Aim of the exercise:
Search the records for "posedge". Copy every line where it appears.
=-=-=-=-=
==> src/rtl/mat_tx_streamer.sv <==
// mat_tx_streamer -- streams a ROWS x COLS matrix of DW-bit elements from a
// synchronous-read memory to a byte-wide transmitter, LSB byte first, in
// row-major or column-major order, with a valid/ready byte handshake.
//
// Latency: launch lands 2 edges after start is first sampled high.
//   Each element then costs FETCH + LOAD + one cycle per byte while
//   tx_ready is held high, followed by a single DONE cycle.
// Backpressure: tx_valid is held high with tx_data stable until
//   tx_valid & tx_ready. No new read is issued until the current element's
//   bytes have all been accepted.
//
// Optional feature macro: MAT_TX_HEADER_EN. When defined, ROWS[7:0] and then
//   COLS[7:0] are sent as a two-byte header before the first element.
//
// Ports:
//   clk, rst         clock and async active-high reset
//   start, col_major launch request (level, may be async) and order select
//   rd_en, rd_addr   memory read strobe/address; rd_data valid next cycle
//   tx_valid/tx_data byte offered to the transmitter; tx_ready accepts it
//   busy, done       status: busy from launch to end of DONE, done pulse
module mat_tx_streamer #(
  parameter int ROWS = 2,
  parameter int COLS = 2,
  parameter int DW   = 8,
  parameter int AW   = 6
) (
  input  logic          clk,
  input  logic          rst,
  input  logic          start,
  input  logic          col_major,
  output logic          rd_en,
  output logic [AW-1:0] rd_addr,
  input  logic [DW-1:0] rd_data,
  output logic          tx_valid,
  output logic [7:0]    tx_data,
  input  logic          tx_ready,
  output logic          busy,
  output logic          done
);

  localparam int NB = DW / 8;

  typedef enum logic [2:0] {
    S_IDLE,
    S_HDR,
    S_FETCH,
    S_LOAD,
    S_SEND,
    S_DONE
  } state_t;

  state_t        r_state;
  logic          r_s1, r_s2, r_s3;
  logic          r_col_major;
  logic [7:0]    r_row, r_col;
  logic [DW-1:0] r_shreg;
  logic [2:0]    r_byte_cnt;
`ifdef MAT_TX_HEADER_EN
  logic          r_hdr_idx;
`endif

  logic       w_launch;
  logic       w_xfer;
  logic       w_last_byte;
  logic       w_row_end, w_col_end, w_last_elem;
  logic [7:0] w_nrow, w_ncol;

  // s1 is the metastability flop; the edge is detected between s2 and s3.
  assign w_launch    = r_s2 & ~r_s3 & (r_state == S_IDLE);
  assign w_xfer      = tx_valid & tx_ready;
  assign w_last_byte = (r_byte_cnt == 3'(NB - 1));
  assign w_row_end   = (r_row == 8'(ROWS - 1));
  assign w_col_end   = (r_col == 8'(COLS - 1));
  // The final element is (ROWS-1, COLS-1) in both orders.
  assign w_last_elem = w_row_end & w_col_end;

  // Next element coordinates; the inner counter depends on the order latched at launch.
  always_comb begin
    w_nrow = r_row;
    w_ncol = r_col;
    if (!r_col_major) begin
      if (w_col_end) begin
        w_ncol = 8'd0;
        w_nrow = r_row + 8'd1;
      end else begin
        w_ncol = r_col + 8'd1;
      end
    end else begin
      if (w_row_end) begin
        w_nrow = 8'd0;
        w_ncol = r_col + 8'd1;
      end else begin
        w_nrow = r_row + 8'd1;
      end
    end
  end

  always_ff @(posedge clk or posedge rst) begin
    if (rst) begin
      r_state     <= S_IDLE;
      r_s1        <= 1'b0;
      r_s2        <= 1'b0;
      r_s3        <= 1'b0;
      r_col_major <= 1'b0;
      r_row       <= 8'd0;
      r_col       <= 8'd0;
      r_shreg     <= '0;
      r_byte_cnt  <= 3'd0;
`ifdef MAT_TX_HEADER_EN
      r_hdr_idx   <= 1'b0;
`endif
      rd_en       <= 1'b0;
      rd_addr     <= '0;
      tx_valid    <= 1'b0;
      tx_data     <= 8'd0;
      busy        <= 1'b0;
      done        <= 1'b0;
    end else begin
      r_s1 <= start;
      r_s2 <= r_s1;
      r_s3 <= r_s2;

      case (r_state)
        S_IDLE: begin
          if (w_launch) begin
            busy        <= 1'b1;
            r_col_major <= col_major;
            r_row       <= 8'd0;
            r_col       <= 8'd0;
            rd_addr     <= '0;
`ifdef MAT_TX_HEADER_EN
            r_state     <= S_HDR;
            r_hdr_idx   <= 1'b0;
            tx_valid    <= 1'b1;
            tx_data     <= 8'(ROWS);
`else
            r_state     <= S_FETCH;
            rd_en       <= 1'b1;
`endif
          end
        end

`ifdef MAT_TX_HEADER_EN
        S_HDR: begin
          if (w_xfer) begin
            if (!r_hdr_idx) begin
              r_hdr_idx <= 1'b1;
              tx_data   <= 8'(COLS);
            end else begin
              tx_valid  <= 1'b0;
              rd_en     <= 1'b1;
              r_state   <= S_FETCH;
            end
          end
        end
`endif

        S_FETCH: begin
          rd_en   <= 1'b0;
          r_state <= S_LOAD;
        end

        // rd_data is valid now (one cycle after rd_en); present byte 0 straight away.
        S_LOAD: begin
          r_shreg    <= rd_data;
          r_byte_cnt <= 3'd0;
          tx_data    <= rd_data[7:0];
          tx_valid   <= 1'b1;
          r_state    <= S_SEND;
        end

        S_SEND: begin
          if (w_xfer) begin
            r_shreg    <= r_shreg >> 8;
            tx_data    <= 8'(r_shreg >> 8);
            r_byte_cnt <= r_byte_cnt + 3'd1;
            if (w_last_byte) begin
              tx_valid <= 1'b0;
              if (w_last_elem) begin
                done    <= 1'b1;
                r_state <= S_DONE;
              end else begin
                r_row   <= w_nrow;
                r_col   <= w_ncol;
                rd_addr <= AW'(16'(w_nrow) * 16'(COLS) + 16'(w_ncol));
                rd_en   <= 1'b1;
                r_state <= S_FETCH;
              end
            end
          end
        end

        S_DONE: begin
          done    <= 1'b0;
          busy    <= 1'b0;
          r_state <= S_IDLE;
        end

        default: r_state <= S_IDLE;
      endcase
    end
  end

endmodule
=-=-=-=-=
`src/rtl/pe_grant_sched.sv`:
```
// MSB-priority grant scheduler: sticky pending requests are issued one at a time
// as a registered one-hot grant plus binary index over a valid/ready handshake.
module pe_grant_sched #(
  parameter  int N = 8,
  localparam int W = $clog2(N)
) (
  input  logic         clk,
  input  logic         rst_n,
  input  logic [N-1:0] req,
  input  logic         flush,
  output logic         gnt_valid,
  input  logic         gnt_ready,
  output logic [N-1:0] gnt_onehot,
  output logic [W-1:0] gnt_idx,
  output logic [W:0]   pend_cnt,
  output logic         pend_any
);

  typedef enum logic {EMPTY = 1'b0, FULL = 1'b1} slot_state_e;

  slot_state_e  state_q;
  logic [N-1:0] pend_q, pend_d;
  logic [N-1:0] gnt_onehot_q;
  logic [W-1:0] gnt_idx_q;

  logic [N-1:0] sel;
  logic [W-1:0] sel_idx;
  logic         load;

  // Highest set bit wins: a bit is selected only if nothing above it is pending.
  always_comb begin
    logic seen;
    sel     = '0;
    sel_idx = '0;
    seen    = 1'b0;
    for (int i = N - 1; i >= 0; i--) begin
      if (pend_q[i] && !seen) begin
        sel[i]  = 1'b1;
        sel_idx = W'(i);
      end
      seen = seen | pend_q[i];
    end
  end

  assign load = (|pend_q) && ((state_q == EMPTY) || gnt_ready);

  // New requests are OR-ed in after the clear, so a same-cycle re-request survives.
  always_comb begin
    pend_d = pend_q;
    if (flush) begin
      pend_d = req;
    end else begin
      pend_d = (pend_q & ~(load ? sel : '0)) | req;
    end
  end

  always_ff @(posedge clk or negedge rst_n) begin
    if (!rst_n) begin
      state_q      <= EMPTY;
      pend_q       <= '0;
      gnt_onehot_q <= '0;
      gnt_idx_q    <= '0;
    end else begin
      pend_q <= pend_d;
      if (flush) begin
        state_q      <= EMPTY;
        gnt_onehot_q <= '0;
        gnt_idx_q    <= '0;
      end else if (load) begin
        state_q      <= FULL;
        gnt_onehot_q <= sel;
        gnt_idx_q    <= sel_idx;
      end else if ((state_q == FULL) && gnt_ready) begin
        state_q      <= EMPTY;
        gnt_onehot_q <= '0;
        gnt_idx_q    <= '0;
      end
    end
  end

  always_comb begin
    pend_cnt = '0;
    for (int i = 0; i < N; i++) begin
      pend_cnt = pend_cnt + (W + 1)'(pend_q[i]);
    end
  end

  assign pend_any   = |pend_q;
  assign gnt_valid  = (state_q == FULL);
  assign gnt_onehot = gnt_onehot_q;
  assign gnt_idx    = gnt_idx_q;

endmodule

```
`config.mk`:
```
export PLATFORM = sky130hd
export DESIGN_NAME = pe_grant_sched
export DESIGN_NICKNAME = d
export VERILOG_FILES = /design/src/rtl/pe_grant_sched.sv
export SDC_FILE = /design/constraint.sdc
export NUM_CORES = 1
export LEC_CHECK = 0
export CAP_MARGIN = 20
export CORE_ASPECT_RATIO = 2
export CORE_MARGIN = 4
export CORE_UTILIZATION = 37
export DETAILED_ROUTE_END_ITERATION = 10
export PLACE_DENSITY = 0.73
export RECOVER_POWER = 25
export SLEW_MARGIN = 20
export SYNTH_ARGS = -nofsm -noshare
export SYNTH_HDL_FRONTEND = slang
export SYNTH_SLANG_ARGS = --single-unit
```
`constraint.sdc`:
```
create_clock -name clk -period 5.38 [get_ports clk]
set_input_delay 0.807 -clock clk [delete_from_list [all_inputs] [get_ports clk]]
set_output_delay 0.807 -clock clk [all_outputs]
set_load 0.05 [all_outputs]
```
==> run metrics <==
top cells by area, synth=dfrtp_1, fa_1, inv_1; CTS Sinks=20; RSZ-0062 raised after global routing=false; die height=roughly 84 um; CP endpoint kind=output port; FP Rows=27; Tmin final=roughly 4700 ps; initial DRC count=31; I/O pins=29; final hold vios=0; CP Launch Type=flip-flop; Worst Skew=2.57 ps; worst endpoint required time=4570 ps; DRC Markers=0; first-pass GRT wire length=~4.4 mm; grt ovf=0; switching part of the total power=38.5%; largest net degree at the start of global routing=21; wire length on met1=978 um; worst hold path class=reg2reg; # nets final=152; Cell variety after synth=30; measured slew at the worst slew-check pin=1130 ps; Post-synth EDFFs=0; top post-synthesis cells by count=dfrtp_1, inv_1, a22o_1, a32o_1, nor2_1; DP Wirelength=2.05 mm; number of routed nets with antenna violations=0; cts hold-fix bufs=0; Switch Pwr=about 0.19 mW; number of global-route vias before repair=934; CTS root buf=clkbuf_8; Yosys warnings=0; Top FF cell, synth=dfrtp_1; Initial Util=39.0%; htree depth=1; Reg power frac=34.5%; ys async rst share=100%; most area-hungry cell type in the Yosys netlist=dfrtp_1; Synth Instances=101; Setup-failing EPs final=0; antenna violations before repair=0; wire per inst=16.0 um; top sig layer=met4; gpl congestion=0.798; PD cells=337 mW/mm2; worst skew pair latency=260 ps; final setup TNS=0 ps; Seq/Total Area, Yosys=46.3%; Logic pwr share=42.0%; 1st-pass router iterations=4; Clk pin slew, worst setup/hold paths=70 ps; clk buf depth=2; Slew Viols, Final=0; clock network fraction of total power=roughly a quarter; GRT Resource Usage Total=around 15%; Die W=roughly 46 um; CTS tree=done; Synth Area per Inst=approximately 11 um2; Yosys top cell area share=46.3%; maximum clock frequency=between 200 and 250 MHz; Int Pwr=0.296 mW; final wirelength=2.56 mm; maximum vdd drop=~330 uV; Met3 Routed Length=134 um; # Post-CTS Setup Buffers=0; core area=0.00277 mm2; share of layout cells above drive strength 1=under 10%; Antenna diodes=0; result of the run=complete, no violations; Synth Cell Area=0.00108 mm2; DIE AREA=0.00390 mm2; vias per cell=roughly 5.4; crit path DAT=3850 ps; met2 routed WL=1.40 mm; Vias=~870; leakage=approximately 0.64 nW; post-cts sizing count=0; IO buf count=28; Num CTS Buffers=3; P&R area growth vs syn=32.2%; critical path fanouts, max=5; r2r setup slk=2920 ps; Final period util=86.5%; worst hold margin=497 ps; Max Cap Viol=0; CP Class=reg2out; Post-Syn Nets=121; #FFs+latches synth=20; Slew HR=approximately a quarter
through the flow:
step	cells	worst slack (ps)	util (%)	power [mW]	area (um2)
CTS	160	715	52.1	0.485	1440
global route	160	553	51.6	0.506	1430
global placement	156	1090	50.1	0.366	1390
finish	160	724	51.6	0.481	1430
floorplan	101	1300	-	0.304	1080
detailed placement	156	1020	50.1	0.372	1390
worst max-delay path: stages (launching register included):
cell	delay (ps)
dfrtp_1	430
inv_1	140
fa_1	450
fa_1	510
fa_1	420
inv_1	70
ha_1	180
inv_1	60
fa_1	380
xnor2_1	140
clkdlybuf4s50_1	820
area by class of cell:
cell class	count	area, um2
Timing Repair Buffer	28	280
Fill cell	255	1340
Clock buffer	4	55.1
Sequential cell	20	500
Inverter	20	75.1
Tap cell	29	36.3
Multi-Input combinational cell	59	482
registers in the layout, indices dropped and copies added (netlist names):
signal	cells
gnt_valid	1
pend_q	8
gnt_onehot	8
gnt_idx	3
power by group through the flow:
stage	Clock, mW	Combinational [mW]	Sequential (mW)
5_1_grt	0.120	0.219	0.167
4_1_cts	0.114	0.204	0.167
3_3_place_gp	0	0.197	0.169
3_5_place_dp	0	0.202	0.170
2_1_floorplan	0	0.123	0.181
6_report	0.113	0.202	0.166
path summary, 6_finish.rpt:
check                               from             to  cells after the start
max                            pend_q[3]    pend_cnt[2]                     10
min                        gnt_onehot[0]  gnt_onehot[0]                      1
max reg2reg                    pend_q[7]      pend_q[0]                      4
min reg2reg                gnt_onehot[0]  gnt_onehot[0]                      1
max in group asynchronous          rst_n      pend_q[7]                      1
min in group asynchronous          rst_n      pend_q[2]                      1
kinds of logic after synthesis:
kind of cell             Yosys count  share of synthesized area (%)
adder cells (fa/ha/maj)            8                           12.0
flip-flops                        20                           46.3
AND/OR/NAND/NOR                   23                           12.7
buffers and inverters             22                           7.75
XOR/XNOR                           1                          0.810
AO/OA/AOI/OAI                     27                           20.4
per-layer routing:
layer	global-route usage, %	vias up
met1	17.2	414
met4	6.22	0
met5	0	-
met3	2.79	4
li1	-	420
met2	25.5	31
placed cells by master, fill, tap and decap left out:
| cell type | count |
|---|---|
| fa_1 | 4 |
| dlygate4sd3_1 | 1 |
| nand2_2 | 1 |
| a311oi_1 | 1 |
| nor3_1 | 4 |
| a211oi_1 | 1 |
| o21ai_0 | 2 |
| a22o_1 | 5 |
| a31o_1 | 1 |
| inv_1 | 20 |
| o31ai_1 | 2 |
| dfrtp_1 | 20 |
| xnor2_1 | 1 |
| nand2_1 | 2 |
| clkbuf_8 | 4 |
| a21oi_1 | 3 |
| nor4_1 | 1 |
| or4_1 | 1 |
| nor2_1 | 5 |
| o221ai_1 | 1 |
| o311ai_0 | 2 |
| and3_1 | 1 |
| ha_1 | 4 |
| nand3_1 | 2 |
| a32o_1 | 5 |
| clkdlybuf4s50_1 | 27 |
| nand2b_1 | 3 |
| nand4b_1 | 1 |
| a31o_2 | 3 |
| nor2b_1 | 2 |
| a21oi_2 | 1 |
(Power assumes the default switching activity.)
=-=-=-=-=
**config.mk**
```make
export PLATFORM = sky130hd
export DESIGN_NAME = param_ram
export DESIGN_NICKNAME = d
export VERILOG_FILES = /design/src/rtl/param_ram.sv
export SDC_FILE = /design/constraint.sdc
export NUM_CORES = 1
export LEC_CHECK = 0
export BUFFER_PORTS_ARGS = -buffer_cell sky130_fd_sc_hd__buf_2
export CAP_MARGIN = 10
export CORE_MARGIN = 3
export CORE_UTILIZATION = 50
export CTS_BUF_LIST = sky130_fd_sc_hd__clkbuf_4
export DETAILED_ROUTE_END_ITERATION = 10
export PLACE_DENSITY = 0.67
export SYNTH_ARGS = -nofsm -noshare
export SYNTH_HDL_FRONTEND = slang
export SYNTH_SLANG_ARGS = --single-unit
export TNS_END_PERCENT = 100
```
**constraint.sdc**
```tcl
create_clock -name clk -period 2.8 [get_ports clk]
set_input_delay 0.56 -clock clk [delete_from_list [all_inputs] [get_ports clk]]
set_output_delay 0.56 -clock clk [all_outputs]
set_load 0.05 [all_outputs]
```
=-=-=-=-=
Problem solution:
  always_ff @(posedge clk or posedge rst) begin
  always_ff @(posedge clk or negedge rst_n) begin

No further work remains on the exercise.